Lily of the Valley on Labour Day

Posted by on May 1, 2013 in News | 0 comments

Lily of the Valley on Labour Day

In France, Labour Day – la Fête des travailleurs – is on May 1st. How does one celebrate Labour Day in France? Why by giving and receiving sprigs of Lily of the Valley of course, or even better, by offering chocolates decorated with this harbinger of spring.

Lily of the Valley has symbolised spring since the Middle Ages. King Charles IX , having received a sprig as a good luck charm on the first of May in 1561, decided to offer this delicate flower to the ladies of the Court on May 1 each year.

In Paris, at the beginning of the XXth Century, French couturiers started offering sprigs of Lily of the Valley to their petites mains (seamstresses) on Labour Day. But it was only in 1976 that Lily of the Valley became officially associated with Labour Day on May 1st. That year, a boutonnière of Lily of the Valley appeared in the lapels of demonstrators marching in celebration of this holiday celebrating labour, replacing the Wild Rose and red triangle that symbolised the division of a worker’s day into three equal parts: work, sleep and play.

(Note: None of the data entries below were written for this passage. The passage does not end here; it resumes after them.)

**src/rtl/mips_mem_arb_if.sv**
```systemverilog
`default_nettype none
// ============================================================================
// Module      : mips_mem_arb_if
// Description : Bus bundle for the instruction/data memory arbiter. Carries
//               the I-side and D-side request/response channels and the
//               shared single-port memory channel.
//   slave  modport : seen by the arbiter (takes requests, drives memory)
//   master modport : seen by the pipeline/memory environment
//   I/D side   : x_req, x_write, x_addr, x_wdata -> ; <- x_rdata, x_done
//   memory     : mem_read, mem_write, mem_addr, mem_wdata, mem_err -> ;
//                <- mem_rdata, mem_ready
// Revision    : 1.0 - initial release
// ============================================================================
interface mips_mem_arb_if #(
    parameter int AW = 30,
    parameter int DW = 32
);
    // instruction-fetch side
    logic          i_req;
    logic          i_write;
    logic [AW-1:0] i_addr;
    logic [DW-1:0] i_wdata;
    logic [DW-1:0] i_rdata;
    logic          i_done;
    // data-memory side
    logic          d_req;
    logic          d_write;
    logic [AW-1:0] d_addr;
    logic [DW-1:0] d_wdata;
    logic [DW-1:0] d_rdata;
    logic          d_done;
    // shared memory port
    logic          mem_read;
    logic          mem_write;
    logic [AW-1:0] mem_addr;
    logic [DW-1:0] mem_wdata;
    logic [DW-1:0] mem_rdata;
    logic          mem_ready;
    logic          mem_err;

    modport slave (
        input  i_req, i_write, i_addr, i_wdata,
        input  d_req, d_write, d_addr, d_wdata,
        input  mem_rdata, mem_ready,
        output i_rdata, i_done, d_rdata, d_done,
        output mem_read, mem_write, mem_addr, mem_wdata, mem_err
    );

    modport master (
        output i_req, i_write, i_addr, i_wdata,
        output d_req, d_write, d_addr, d_wdata,
        output mem_rdata, mem_ready,
        input  i_rdata, i_done, d_rdata, d_done,
        input  mem_read, mem_write, mem_addr, mem_wdata, mem_err
    );
endinterface
`default_nettype wire

```
**src/rtl/mips_mem_arb.sv**
```systemverilog
`default_nettype none
// ============================================================================
// Module      : mips_mem_arb
// Description : Shares one single-port memory bus between the instruction
//               fetch side and the data memory side. One single-word
//               transaction at a time; address/write data of the winner are
//               latched at grant and held until completion.
// Ports       : clk    - clock, rising edge
//               rst_n  - asynchronous active-low reset
//               bus    - mips_mem_arb_if.slave (I side, D side, memory port)
// Parameters  : AW (word address width), DW (data width),
//               RR (0: D has fixed priority, 1: round-robin),
//               TO_W (timeout counter width, timeout build only)
// Build option: MIPS_MEM_ARB_TIMEOUT_EN - when defined, a BUSY phase that
//               sees no mem_ready for 2^TO_W-1 cycles is abandoned with a
//               mem_err pulse and a done pulse carrying zero read data.
// Revision    : 1.0 - initial release
// ============================================================================
module mips_mem_arb #(
    parameter int AW   = 30,
    parameter int DW   = 32,
    parameter int RR   = 0,
    parameter int TO_W = 8
) (
    input  logic                clk,
    input  logic                rst_n,
    mips_mem_arb_if.slave       bus
);

    typedef enum logic [1:0] {
        IDLE   = 2'd0,
        BUSY_I = 2'd1,
        BUSY_D = 2'd2
    } state_t;

    state_t        r_state;
    state_t        w_next;

    logic          r_rr_last;   // side granted most recently: 0 = I, 1 = D
    logic          r_write;
    logic [AW-1:0] r_addr;
    logic [DW-1:0] r_wdata;

    logic          w_grant_i;
    logic          w_grant_d;
    logic          w_busy;
    logic          w_timeout;
    logic          w_finish;
    logic          w_rd_ok;

    // ------------------------------------------------------------------
    // Arbitration, only evaluated while IDLE
    // ------------------------------------------------------------------
    always_comb begin
        w_grant_i = 1'b0;
        w_grant_d = 1'b0;
        if (r_state == IDLE) begin
            if (bus.i_req && bus.d_req) begin
                // With round-robin, D wins when I was served last; the
                // reset value of r_rr_last therefore lets D win the first tie.
                if ((RR == 0) || !r_rr_last) begin
                    w_grant_d = 1'b1;
                end else begin
                    w_grant_i = 1'b1;
                end
            end else if (bus.d_req) begin
                w_grant_d = 1'b1;
            end else if (bus.i_req) begin
                w_grant_i = 1'b1;
            end
        end
    end

    assign w_busy   = (r_state != IDLE);
    assign w_finish = w_busy && (bus.mem_ready || w_timeout);
    assign w_rd_ok  = bus.mem_ready && !r_write;

    // ------------------------------------------------------------------
    // Optional BUSY timeout
    // ------------------------------------------------------------------
`ifdef MIPS_MEM_ARB_TIMEOUT_EN
    logic [TO_W-1:0] r_to_cnt;

    always_ff @(posedge clk or negedge rst_n) begin
        if (!rst_n) begin
            r_to_cnt <= '0;
        end else if (w_grant_i || w_grant_d) begin
            r_to_cnt <= '0;
        end else if (w_busy && !bus.mem_ready && !w_timeout) begin
            r_to_cnt <= r_to_cnt + 1'b1;
        end
    end

    // A mem_ready arriving in the terminal count cycle still completes
    // normally, so the timeout is qualified with !mem_ready.
    assign w_timeout = w_busy && !bus.mem_ready && (&r_to_cnt);
`else
    assign w_timeout = 1'b0;

    // The counter width only matters in the timeout build; nothing is
    // generated for it here.
    if (TO_W < 1) begin : g_to_w_unused
    end
`endif

    // ------------------------------------------------------------------
    // FSM
    // ------------------------------------------------------------------
    always_ff @(posedge clk or negedge rst_n) begin
        if (!rst_n) begin
            r_state <= IDLE;
        end else begin
            r_state <= w_next;
        end
    end

    // Every completion returns to IDLE, which gives the mandatory idle
    // cycle in which both sides are re-arbitrated.
    always_comb begin
        w_next = r_state;
        case (r_state)
            IDLE: begin
                if (w_grant_d) begin
                    w_next = BUSY_D;
                end else if (w_grant_i) begin
                    w_next = BUSY_I;
                end
            end
            BUSY_I, BUSY_D: begin
                if (w_finish) begin
                    w_next = IDLE;
                end
            end
            default: w_next = IDLE;
        endcase
    end

    // ------------------------------------------------------------------
    // Grant-time capture of the winner's transaction
    // ------------------------------------------------------------------
    always_ff @(posedge clk or negedge rst_n) begin
        if (!rst_n) begin
            r_rr_last <= 1'b0;
            r_write   <= 1'b0;
            r_addr    <= '0;
            r_wdata   <= '0;
        end else if (w_grant_d) begin
            r_rr_last <= 1'b1;
            r_write   <= bus.d_write;
            r_addr    <= bus.d_addr;
            r_wdata   <= bus.d_wdata;
        end else if (w_grant_i) begin
            r_rr_last <= 1'b0;
            r_write   <= bus.i_write;
            r_addr    <= bus.i_addr;
            r_wdata   <= bus.i_wdata;
        end
    end

    // ------------------------------------------------------------------
    // Outputs. Strobes decode straight from the state register so that an
    // asynchronous reset drops them immediately.
    // ------------------------------------------------------------------
    assign bus.mem_read  = w_busy && !r_write && !w_timeout;
    assign bus.mem_write = w_busy &&  r_write && !w_timeout;
    assign bus.mem_addr  = r_addr;
    assign bus.mem_wdata = r_wdata;
    assign bus.mem_err   = w_timeout;

    assign bus.i_done  = (r_state == BUSY_I) && w_finish;
    assign bus.d_done  = (r_state == BUSY_D) && w_finish;
    assign bus.i_rdata = ((r_state == BUSY_I) && w_rd_ok) ? bus.mem_rdata : '0;
    assign bus.d_rdata = ((r_state == BUSY_D) && w_rd_ok) ? bus.mem_rdata : '0;

endmodule
`default_nettype wire
```
**src/flat_wrapper.sv**
```systemverilog
// flat-port wrapper written by rule: the top's interface ports become plain ports
module mips_mem_arb_flat 
#(
    parameter int AW   = 30,
    parameter int DW   = 32,
    parameter int RR   = 0,
    parameter int TO_W = 8
)
  (clk, rst_n, bus_i_req, bus_i_write, bus_i_addr, bus_i_wdata, bus_d_req, bus_d_write, bus_d_addr, bus_d_wdata, bus_mem_rdata, bus_mem_ready, bus_i_rdata, bus_i_done, bus_d_rdata, bus_d_done, bus_mem_read, bus_mem_write, bus_mem_addr, bus_mem_wdata, bus_mem_err);
  mips_mem_arb_if #(.AW(AW), .DW(DW)) bus_i ();
  input  logic clk;
  input  logic rst_n;
  input wire logic [$bits(bus_i.i_req)-1:0] bus_i_req;
  input wire logic [$bits(bus_i.i_write)-1:0] bus_i_write;
  input wire logic [$bits(bus_i.i_addr)-1:0] bus_i_addr;
  input wire logic [$bits(bus_i.i_wdata)-1:0] bus_i_wdata;
  input wire logic [$bits(bus_i.d_req)-1:0] bus_d_req;
  input wire logic [$bits(bus_i.d_write)-1:0] bus_d_write;
  input wire logic [$bits(bus_i.d_addr)-1:0] bus_d_addr;
  input wire logic [$bits(bus_i.d_wdata)-1:0] bus_d_wdata;
  input wire logic [$bits(bus_i.mem_rdata)-1:0] bus_mem_rdata;
  input wire logic [$bits(bus_i.mem_ready)-1:0] bus_mem_ready;
  output wire logic [$bits(bus_i.i_rdata)-1:0] bus_i_rdata;
  output wire logic [$bits(bus_i.i_done)-1:0] bus_i_done;
  output wire logic [$bits(bus_i.d_rdata)-1:0] bus_d_rdata;
  output wire logic [$bits(bus_i.d_done)-1:0] bus_d_done;
  output wire logic [$bits(bus_i.mem_read)-1:0] bus_mem_read;
  output wire logic [$bits(bus_i.mem_write)-1:0] bus_mem_write;
  output wire logic [$bits(bus_i.mem_addr)-1:0] bus_mem_addr;
  output wire logic [$bits(bus_i.mem_wdata)-1:0] bus_mem_wdata;
  output wire logic [$bits(bus_i.mem_err)-1:0] bus_mem_err;
  assign bus_i.i_req = bus_i_req;
  assign bus_i.i_write = bus_i_write;
  assign bus_i.i_addr = bus_i_addr;
  assign bus_i.i_wdata = bus_i_wdata;
  assign bus_i.d_req = bus_d_req;
  assign bus_i.d_write = bus_d_write;
  assign bus_i.d_addr = bus_d_addr;
  assign bus_i.d_wdata = bus_d_wdata;
  assign bus_i.mem_rdata = bus_mem_rdata;
  assign bus_i.mem_ready = bus_mem_ready;
  assign bus_i_rdata = bus_i.i_rdata;
  assign bus_i_done = bus_i.i_done;
  assign bus_d_rdata = bus_i.d_rdata;
  assign bus_d_done = bus_i.d_done;
  assign bus_mem_read = bus_i.mem_read;
  assign bus_mem_write = bus_i.mem_write;
  assign bus_mem_addr = bus_i.mem_addr;
  assign bus_mem_wdata = bus_i.mem_wdata;
  assign bus_mem_err = bus_i.mem_err;
  mips_mem_arb #(.AW(AW), .DW(DW), .RR(RR), .TO_W(TO_W)) u_core (.clk(clk), .rst_n(rst_n), .bus(bus_i));
endmodule
```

Bien sûr, as it became the official symbol of Labour Day, rules and regulations governing the sale of these lovely sprigs were put in place – it is France after all. But that does not deter the French who last year spent 25,5 million Euros (appr. $34 million CAD) on sprigs (whole plants don’t count) of Lily of the Valley for May Day alone! We left France yesterday after a lovely sojourn in the Dordogne where ten lucky guests will join us in September at le Château de Poujade, and it was wonderful to see bouquets of Lily of the Valley on every street corner and in every shop window. Now if only mine could start blooming in the back garden!